There’s no real difference between Democrats and Republicans on the Green New Deal.
A clean Green New Deal bill would have probably gotten a lot of Republican votes.
The reason the Republicans didn’t vote for the Inflation Reduction Act is because of all the other wasteful spending in the bill.
If faced with giving the Green New Deal an up or a down vote, many Republicans would give it an up vote because they think CO2 is a problem that needs to be fixed. They are not prepared to challenge this mantra.
The only challenge they ever throw up is about costs, not about the basic concept that CO2 is bad and needs to be controlled. They incorrectly assume it is bad and it does need to be controlled.
No, it’s going to take about a decade or two of cooling while CO2 is rising to break this spell CO2 has on people, including Republican politicians.
It’s amazing how rich Democrats have gotten from “resisting offers of money.”
I just stare at this plot and wonder how anybody can think renewables solve the “FF problem.” How more obvious can it be? [From joannenova’s website].
FWIW, here is my take on the politics of climate change.
The split was planned and engineered by publicity paid for by investors who need big changes to happen to make more quick money.
Big newspapers are dominantly owned by a few people who like more money.
Scientific journals are mostly controlled by a few investors/owners, dominantly German.
A public fed a daily diet of any theme, helped by usual journalistic tricks like fearful hobgoblins will of course be largely led to believe in the new idea, because everyone does.
Add a hard touch of suppression of dissenting ideas (a good story has a villain) and if you do it well, you will have a populace eating out of your hand.
Take this compliance to the political overlords who these days control the major money flows for more research. Pay research that supports your political aims. Remember that politicians are poorly paid on entering politics but often end up departing richer out of all proportion.

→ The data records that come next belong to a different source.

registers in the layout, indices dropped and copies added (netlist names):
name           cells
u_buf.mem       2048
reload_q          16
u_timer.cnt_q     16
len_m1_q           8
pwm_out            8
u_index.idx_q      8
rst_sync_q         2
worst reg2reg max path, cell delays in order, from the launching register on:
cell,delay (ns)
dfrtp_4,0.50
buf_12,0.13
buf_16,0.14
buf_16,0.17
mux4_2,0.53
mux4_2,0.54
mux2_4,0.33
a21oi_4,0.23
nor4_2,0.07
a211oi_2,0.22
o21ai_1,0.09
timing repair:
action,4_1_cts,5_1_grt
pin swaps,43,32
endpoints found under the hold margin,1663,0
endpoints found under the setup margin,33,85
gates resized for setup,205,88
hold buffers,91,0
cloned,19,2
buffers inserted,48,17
==> src/rtl/addr_hi_gen.sv <==
module addr_hi_gen #(
  parameter int W = 8
) (
  input  logic         clk,
  input  logic         rst,
  input  logic         ce,
  input  logic [1:0]   src_sel,
  input  logic [1:0]   adj_op,
  input  logic         carry_in,
  input  logic [W-1:0] pc_hi,
  input  logic [W-1:0] data_in,
  output logic [W-1:0] addr_comb,
  output logic [W-1:0] addr_q
);

  localparam logic [W-1:0] ALL_ONES = {W{1'b1}};
  localparam logic [W-1:0] ONE      = {{(W-1){1'b0}}, 1'b1};

  logic [W-1:0] base;
  logic [W-1:0] addend;

  always_comb begin
    case (src_sel)
      2'd0:    base = '0;
      2'd1:    base = addr_q;
      2'd2:    base = pc_hi;
      default: base = data_in;
    endcase
  end

  always_comb begin
    case (adj_op)
      2'd0:    addend = '0;
      2'd1:    addend = ONE;
      2'd2:    addend = ALL_ONES;
      default: addend = {{(W-1){1'b0}}, carry_in};
    endcase
  end

  assign addr_comb = base + addend;

  always_ff @(posedge clk) begin
    if (rst)
      addr_q <= ALL_ONES;
    else if (ce)
      addr_q <= addr_comb;
  end

endmodule

==> config.mk <==
export PLATFORM = sky130hd
export DESIGN_NAME = addr_hi_gen
export DESIGN_NICKNAME = d
export VERILOG_FILES = /design/src/rtl/addr_hi_gen.sv
export SDC_FILE = /design/constraint.sdc
export NUM_CORES = 1
export LEC_CHECK = 0
export ABC_CLOCK_PERIOD_IN_PS = 3120
export BUFFER_PORTS_ARGS = -buffer_cell sky130_fd_sc_hd__buf_2
export CAP_MARGIN = 20
export CORE_MARGIN = 3
export CORE_UTILIZATION = 45
export CTS_CLUSTER_DIAMETER = 80
export DETAILED_ROUTE_END_ITERATION = 7
export MAX_ROUTING_LAYER = met4
export PLACE_DENSITY = 0.79
export REMOVE_ABC_BUFFERS = 1
export SETUP_SLACK_MARGIN = 0.3
export SYNTH_ARGS = -nofsm -noshare
export SYNTH_HDL_FRONTEND = slang
export SYNTH_SLANG_ARGS = --single-unit
==> constraint.sdc <==
create_clock -name clk -period 3.12 [get_ports clk]
set_input_delay 0.312 -clock clk [delete_from_list [all_inputs] [get_ports clk]]
set_output_delay 0.312 -clock clk [all_outputs]
set_load 0.03 [all_outputs]
Word level (Yosys, flattened, before mapping) --
Index checks and enable logic that the tools add are counted.
Cells by class: add/subtract/negate cells 1, equality and inequality tests 4, reduce and logical (&&, ||, !) cells 2, muxes and demuxes 2
Operators with widths (number):
- $pmux W8 S3 | 2
- $add A8 B8 Y8 | 1
- $eq A2 B1 Y1 const B | 2
- $eq A2 B2 Y1 const B | 2
- $logic_not A2 Y1 | 2
Word-level totals: logic and storage cells 10, register bits after elaboration 8, output and inout port bits 16, bits of input ports 24

Longest topological paths before layout --
Gate-level depths: netlist (run 1).
word-level depth 3, gate-level depth with buffers 11

Least setup slack after synthesis (run 1) --
No wires, ideal clock.
path kind in2out, from input port src_sel[0], to output port addr_comb[6], data required time 2.808 ns, stages on the path 10, path buffers 1, arrival 2.424 ns, path slack 0.384 ns, cells stage by stage buf_6 mux2_2 a22o_1 ha_1 fa_1 a21o_1 a21oi_1 nor4bb_1 a21oi_1 o211ai_1
On the way: longest elaborated chain between the ends 3, elaborated cells between the ends (all ways) 5, classes of those cells 1 x add/sub; 2 x eq/ne; 1 x mux; 1 x reduce/logical
RTL lines:
- start, declared | RTL line 7 | input logic [1:0] src_sel,
- $eq A2 B2 Y1, or another cell as far along | RTL line 23 | case (src_sel)
- $pmux W8 S3 (*) | RTL line 23
- $add A8 B8 Y8 (*) | RTL line 40 | assign addr_comb = base + addend;
- end, declared | RTL line 12 | output logic [W-1:0] addr_comb,
Mark *: on every way between the ends. The rest lies on a longest branch, timed or not.

Worst setup path after layout (run 1) --
Ends and elaborated chain as after synthesis.

==> reports/metrics.yaml, run 1 <==
ios: 40
finClkSkew_ns: 0.000861
antenna_cells: 0
hold_path_class: "in2reg"
cts_max_level: 1
insertion_delay_ns: 0.26
final_nets: 165
antenna_found_initial: 0
leakage_uw: 0.000539
drt_first_pass_iters: 3
largest_registers: "addr_q (8)"
placed_cells: 149
powerDensity_nw_per_um2: 454
fp.coreArea_sq_um: 1630
clkSlewWorstSetupHoldPaths_ns: 0.06
vdd_drop_max_mv: 0.275
critPathLaunch: "src_sel[0]"
cp_data_required_time_ns: 2.81
max-clock-path-buffers: 2
switchingPower_uw: 220
synth_area_sq_um: 832
hold_viol_final: 0
via_count: 829
synth_top_area_share_pct: 19.2
cpMaxStageDelayCell: "fa_2"
syn_to_final_growth_pct: 28.3
synth-seq-cells: 8
synth_area_per_cell_sq_um: 9.24
seq_power_share_pct: 25.3
r2r-start: "addr_q[0]"
start_kind: "primary input"
yosys_warnings: 0
numPortBuffers: 39
crit_path_end_kind: "primary output"
place_hpwl_mm: 1.63
top_register: "addr_q"
routed_wl_mm: 2.07
synth_top_area_cell: "dfxtp_1"
antenna_left: 0
start_util_pct: 51.1
tightest_slew_ns: 0.389
synth_seq_area_share_pct: 19.2
pwr-share-clk_pct: 17.9
drive_gt1_share_pct: 45.0
rows: 14
die-area_sq_um: 2400
internal_power_uw: 265
worstPathCellList: "buf_6 > mux2_2 > a22o_1 > ha_2 > fa_2 > a21o_1 > a21oi_2 > nor4bb_1 > a21oi_1 > o211ai_1 > buf_4"
cts_sinks: 8
critPathArrivalTime_ns: 2.38
fin_cells: 153
drt_iter0_drc: 5
period_needed_ns: 2.69
min_period_over_period_pct: 86.1
wl_per_cell_microns: 13.5
numCtsBuffers: 3
largest_reg_flops: 8
die_y_microns: 49
grt_max_degree: 12
grtUsageTotal_pct: 18.5
netSwitchingFraction_pct: 45.3
grt_overflow: 0
worstHoldStart: "rst"
path_max_fanout: 9
maxCapViolCount: 0
finalSetupViolations: 0
grt_pass1_wl_mm: 3.38
status: "finished clean"
synth_area_leaders: "dfxtp_1 (19%), ha_1 (14%), mux2_2 (9.5%)"
finalSetupTns_ns: 0
die_w_microns: 49
ctsHoldBuffers: 0
syn_inst: 90
path_class: "in2out"
comb_power_share_pct: 56.8
tritoncts: "done"
final_max_slew_viol_count: 0
slew_headroom_pct: 74.1
grt_pass1_vias: 796
drc_errors: 0
fmax_ghz: 0.372
ys_types: 32
gp_congestion: 0.772
rsz0062_at_grt: "no"
cpPeakStageDelay_ns: 0.35
viasPerCell: 5.42
clock-root-buffer: "clkbuf_4"
stage by stage:
step	power, uW	worst slack (ns)	hold WS [ns]	util (%)	area [sq um]
after floorplan	318	0.515	0.411	-	795
after global placement	387	0.196	0.489	62.6	1020
after detailed placement	393	0.118	0.512	62.6	1020
after CTS	486	0.311	0.369	64.8	1060
after global routing	517	0.322	0.382	65.5	1070
final	485	0.433	0.364	65.5	1070
cell type report:
cell class | count | area [sq um]
sequential | 8 | 160
fill | 161 | 562
inverter | 3 | 11.3
timing repair buffer | 40 | 211
multi-input combinational | 75 | 632
clock buffer | 3 | 22.5
tap | 24 | 30.0
cell usage after synthesis:
cell / number
a22o_1: 7
ha_1: 9
a21bo_1: 1
or2_2: 1
a21oi_1: 9
mux2_2: 7
clkbuf_1: 1
a22oi_2: 1
fa_1: 1
o21bai_1: 3
buf_6: 3
and3b_1: 1
nor2b_4: 1
inv_1: 3
nand2b_1: 2
xor2_1: 2
mux2_4: 1
nor2_1: 7
o211ai_1: 2
nand4_1: 1
nand2_1: 2
o21ai_0: 1
nor4bb_1: 1
xnor2_1: 4
dfxtp_1: 8
mux2i_1: 1
nand3_1: 2
a21bo_2: 1
nor2b_1: 2
a31oi_1: 1
a21o_1: 2
a211o_1: 2
cell families (layout without fill, tap and decap cells):
logic type / after synthesis / in the layout / share of synthesized area (%)
buffers and inverters: 7 / 46 / 5.86
adder cells (fa/ha/maj): 10 / 10 / 15.9
flip-flops: 8 / 8 / 19.2
multiplexers: 9 / 9 / 12.5
XOR/XNOR: 6 / 6 / 6.32
AND/OR/NAND/NOR: 20 / 20 / 13.7
AO/OA/AOI/OAI: 30 / 30 / 26.5
power by group through the flow:
stage	clock, uW	combinational, uW	sequential, uW
after floorplan	0	171	148
after global placement	0	262	124
after detailed placement	0	268	125
after CTS	89.9	273	123
after global routing	94.8	297	124
final	86.9	275	123
what timing repair did:
item	in CTS	in global routing
pin swaps	1	2
buffers inserted	1	0
gates resized for setup	2	5
endpoints found under the setup margin	2	2
critical path: cells and delay by family:
kind	cells	cell delay, ns
compound gates	5	0.81
buf+inv	2	0.30
mux	1	0.33
simple gates	1	0.07
fa+ha+maj	2	0.54
placed cells by master (no fill, tap or decap), types with 2 or more instances in the layout:
master | Yosys | final
a211o_1 | 2 | 2
nor2_1 | 7 | 7
a22o_1 | 7 | 7
o21bai_1 | 3 | 3
clkbuf_4 | 0 | 3
ha_1 | 9 | 8
dfxtp_1 | 8 | 8
inv_1 | 3 | 3
nand2b_1 | 2 | 2
o211ai_1 | 2 | 2
nand2_1 | 2 | 2
nand3_1 | 2 | 2
xnor2_1 | 4 | 4
mux2_2 | 7 | 7
buf_2 | 0 | 37
a21oi_1 | 9 | 8
xor2_1 | 2 | 2
buf_4 | 0 | 2
a21o_1 | 2 | 2
nor2b_1 | 2 | 2
final timing paths:
check / endpoint / slack, ns / cells after the start
hold reg to reg: addr_q[4] / 0.52 / 2
setup reg to reg: addr_q[4] / 1.19 / 9
hold / removal: addr_q[1] / 0.36 / 2
setup / recovery: addr_comb[6] / 0.43 / 11
layer usage:
metal,GRT usage (%),share of wire (%),up-vias
li1,-,-,411
met1,22.1,47,379
met2,29.6,44,34
met3,2.75,7.0,5
met4,9.95,1.9,0
met5,-,0,-
Power figures use the tool's default switching activity.
==> run 2, diff against run 1 <==
ABC_AREA = 1   (was unset)
==> reports/metrics.yaml, run 2 <==
status: "finished clean"  # unchanged
fill_cells: 185  # was 161
synth_area_sq_um: 842  # was 832 sq um
antenna_left: 0  # unchanged
drc_errors: 0  # unchanged
start_kind: "primary input"  # unchanged
die-area_sq_um: 2430  # was 2400 sq um
place_hpwl_mm: 1.97  # was 1.63 mm
syn_to_final_growth_pct: 26.4  # was 28.3%
tritoncts: "done"  # unchanged
clkSlewWorstSetupHoldPaths_ns: 0.06  # about the same
use_met3_pct: 5.50  # was 2.75%
whs_path_depth: 3  # was 2
drt_iter0_drc: 24  # was 5
synthArstFlopShare_pct: 0  # unchanged
cp_data_required_time_ns: 2.81  # about the same
routed_wl_mm: 2.41  # was 2.07 mm
antenna_found_initial: 0  # unchanged
yosysMostFrequentCell: "nand2_1"
grt_use_met2_pct: 36.6  # was 29.6%
leakage_uw: 0.000594  # was 0.000539 uW
numCtsBuffers: 3  # unchanged
rsz0062_at_grt: "no"  # unchanged
via_count: 1030  # was 829
fp.coreArea_sq_um: 1750  # was 1630 sq um
synthTopCellsByCount: "nand2_1 (36), a21oi_1 (17), nand3_1 (16), inv_1 (14), ha_1 (9)"  # was a21oi_1 (9), ha_1 (9), dfxtp_1 (8)
cpMaxStageDelayCell: "fa_1"  # was fa_2
finalSetupViolations: 0  # unchanged
wl_per_cell_microns: 12.4  # was 13.5 microns
post-route-util_pct: 61.0  # was 65.5%
period_needed_ns: 2.55  # was 2.69 ns
final_max_slew_viol_count: 0  # unchanged
largest_reg_flops: 8  # unchanged
top_register: "addr_q"  # unchanged
finClkSkew_ns: 0.00706  # was 0.000861 ns
cpPeakStageDelay_ns: 0.42  # was 0.35 ns
powerDensity_nw_per_um2: 435  # was 454 nW/um^2
die_y_microns: 49.3  # was 49 microns
grt_pass1_vias: 956  # was 796
cp-endpoint: "addr_comb[6]"  # unchanged
grtUsageTotal_pct: 21.9  # was 18.5%
path_max_fanout: 17  # was 9
fmax_ghz: 0.393  # was 0.372 GHz
synth-edff-count: 0  # unchanged
min_period_over_period_pct: 81.6  # was 86.1%
final_nets: 206  # was 165
clock-root-buffer: "clkbuf_4"  # unchanged
numPortBuffers: 39  # unchanged
worst-r2r-setup-slack_ns: 1.36  # was 1.19 ns
postCtsSetupRepairBufs: 0  # was 1
synth_seq_area_share_pct: 19.0  # was 19.2%
max-clock-path-buffers: 2  # unchanged
synth_area_per_cell_sq_um: 6.38  # was 9.24 sq um
insertion_delay_ns: 0.27  # was 0.26 ns
grt_pass1_wl_mm: 4.03  # was 3.38 mm
synth_top_area_cell: "dfxtp_1"  # unchanged
ys.flop_type: "dfxtp_1"  # unchanged
path_common_cell: "nand3_1"
critPathArrivalTime_ns: 2.24  # was 2.38 ns
cts_sinks: 8  # unchanged
syn_inst: 132  # was 90
tightest_slew_ns: 0.449  # was 0.389 ns
regToRegEndpoint: "addr_q[6]"  # was addr_q[4]
use_met1_pct: 24.9  # was 22.1%
slew_headroom_pct: 70.0  # was 74.1%
die_w_microns: 49.3  # was 49 microns
r2r-start: "addr_q[0]"  # unchanged
maxCapViolCount: 0  # unchanged
largest_registers: "addr_q (8)"  # unchanged
finalSetupTns_ns: 0  # unchanged
rows: 15  # was 14
grt_max_degree: 18  # was 12
ios: 40  # unchanged
vdd_drop_max_mv: 0.318  # was 0.275 mV
ctsResizeCount: 0  # was 2
synth_top_area_share_pct: 19.0  # was 19.2%
hold_path_class: "in2reg"  # unchanged
worstPathCellList: "buf_2 > nand2_2 > nor2_1 > a21oi_1 > ha_1 > fa_1 > nand3_1 > nand2_1 > nand3_1 > nand3_1 > and2_1 > buf_2"  # was buf_6 > mux2_2 > a22o_1 > ha_2 > fa_2 > a21o_1 > a21oi_2 > nor4bb_1 > a21oi_1 > o211ai_1 > buf_4
critPathLaunch: "src_sel[0]"  # unchanged
gp_congestion: 0.917  # was 0.772
synth_area_leaders: "dfxtp_1 (19%), nand2_1 (16%), ha_1 (13%)"  # was dfxtp_1 (19%), ha_1 (14%), mux2_2 (9.5%)
drive_gt1_share_pct: 27.1  # was 45.0%
grt_overflow: 0  # unchanged
hold_viol_final: 0  # unchanged
drt_first_pass_iters: 4  # was 3
yosys_warnings: 0  # unchanged
ff2ff_path_depth: 10  # was 9
viasPerCell: 5.28  # was 5.42
crit_path_end_kind: "primary output"  # unchanged
start_util_pct: 48.2  # was 51.1%
antenna_cells: 0  # unchanged
final_common_cell: "buf_2"  # unchanged
ys_types: 18  # was 32
cts_max_level: 1  # unchanged
final_cell_mix: "buf_2 (39), nand2_1 (35), a21oi_1 (17)"  # was buf_2 (37), a21oi_1 (8), ha_1 (8), dfxtp_1 (8)
path_class: "in2out"  # unchanged
busiest_layer: "met2"  # unchanged
synth-seq-cells: 8  # unchanged
ctsHoldBuffers: 0  # unchanged
run 2: area by class of cell:
type / instances / area [sq um] / share of cell area [%]
Multi-Input combinational cell: 106 / 603 / 56.6
Inverter: 14 / 52.6 / 4.94
Clock buffer: 3 / 22.5 / 2.12
Tap cell: 25 / 31.3 / 2.94
Timing Repair Buffer: 39 / 195 / 18.3
Sequential cell: 8 / 160 / 15.0
run 2: logic make-up after synthesis:
kind of cell | Yosys count | synth area share, %
xor gates and xnor gates | 3 | 3.12
buffers and inverters | 18 | 9.66
and+or+nand+nor | 68 | 37.3
DFF | 8 | 19.0
adders and majority gates | 10 | 15.8
AOI/OAI and AO/OA | 25 | 15.2
run 2: worst max-delay path: cells and delay by family:
kind | cells | cell delay [ns]
buffers and inverters | 2 | 0.42
adders and majority gates | 2 | 0.65
AOI/OAI and AO/OA | 1 | 0.05
and+or+nand+nor | 7 | 0.79
run 2: routing by layer:
layer	wire, microns	up-vias
met5	0	-
met4	38	0
met3	177	5
met2	1210	47
met1	982	459
li1	-	519
run 2: stage by stage:
stage	cell area [sq um]	std cells	hold slack (ns)	setup slack (ns)	power, uW
after floorplan	813	128	0.407	0.878	303
after global placement	1040	192	0.487	0.620	375
after detailed placement	1040	192	0.481	0.523	380
after CTS	1060	195	0.316	0.522	468
after global routing	1060	195	0.327	0.374	499
final	1060	195	0.331	0.573	463
run 2: report_power, final:
part           internal [uW]  switching (uW)
clock network           44.3            39.9
logic                   84.3             172
registers                114            8.98
run 2: how the worst min path moves through the flow:
stage,endpoint,slack (ns),start
after floorplan,addr_q[2],0.41,rst
after global placement,addr_q[4],0.49,addr_q[4]
after detailed placement,addr_q[5],0.48,addr_q[5]
after CTS,addr_q[7],0.32,rst
after global routing,addr_q[7],0.33,rst
final,addr_q[2],0.33,rst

Pretty soon, you have created an integrated industry whose prime aim is to distribute other people’s money into your own pockets. Having a political party on side is not vital, but it sure helps the money flow. Think subsidies. Think mandated preferences for some forms of electricity generation. All political, all engineered to make that big money flow certain ways.
Over time, unrelenting media spin causes even major political parties to believe, so the split between parties lessens. The manipulation continues in ways that enhance the money flow. Geoff S
Just from personal experience of designing large structures, which always takes in to account the climate, I became interested in the Global Warming phenomenon and read around it. Didn’t take long to become a skeptic because whatever was going on today was no different from the past according to all the data I had to use.
When the terrifying predictions of climate doom came along with the only “cure” presented was global energy poverty leading to actual global poverty managed by socialism that was it. I still read around the topic, thanks in part to wattsupwiththat.com, and so far nothing has convinced me that doom awaits unless I become a socialist. However what is very obvious is the hulking monetary behemoth all aspects of the Climate Change industry has become and that’s what drives its relentless advance into every aspect of life now. Rationing, of everything, seems inevitable unless you are Davos Man and I am not a member of that club.
Oh, and all of my structures are still standing, some for over 50 years.
Many of the ‘scienbtists” from the skeptics community seem to be supporters of big corporations, big oil, and tobacco companies. I think that a big part of the divide happened when these skeptics either took money or think that they will get money and fame.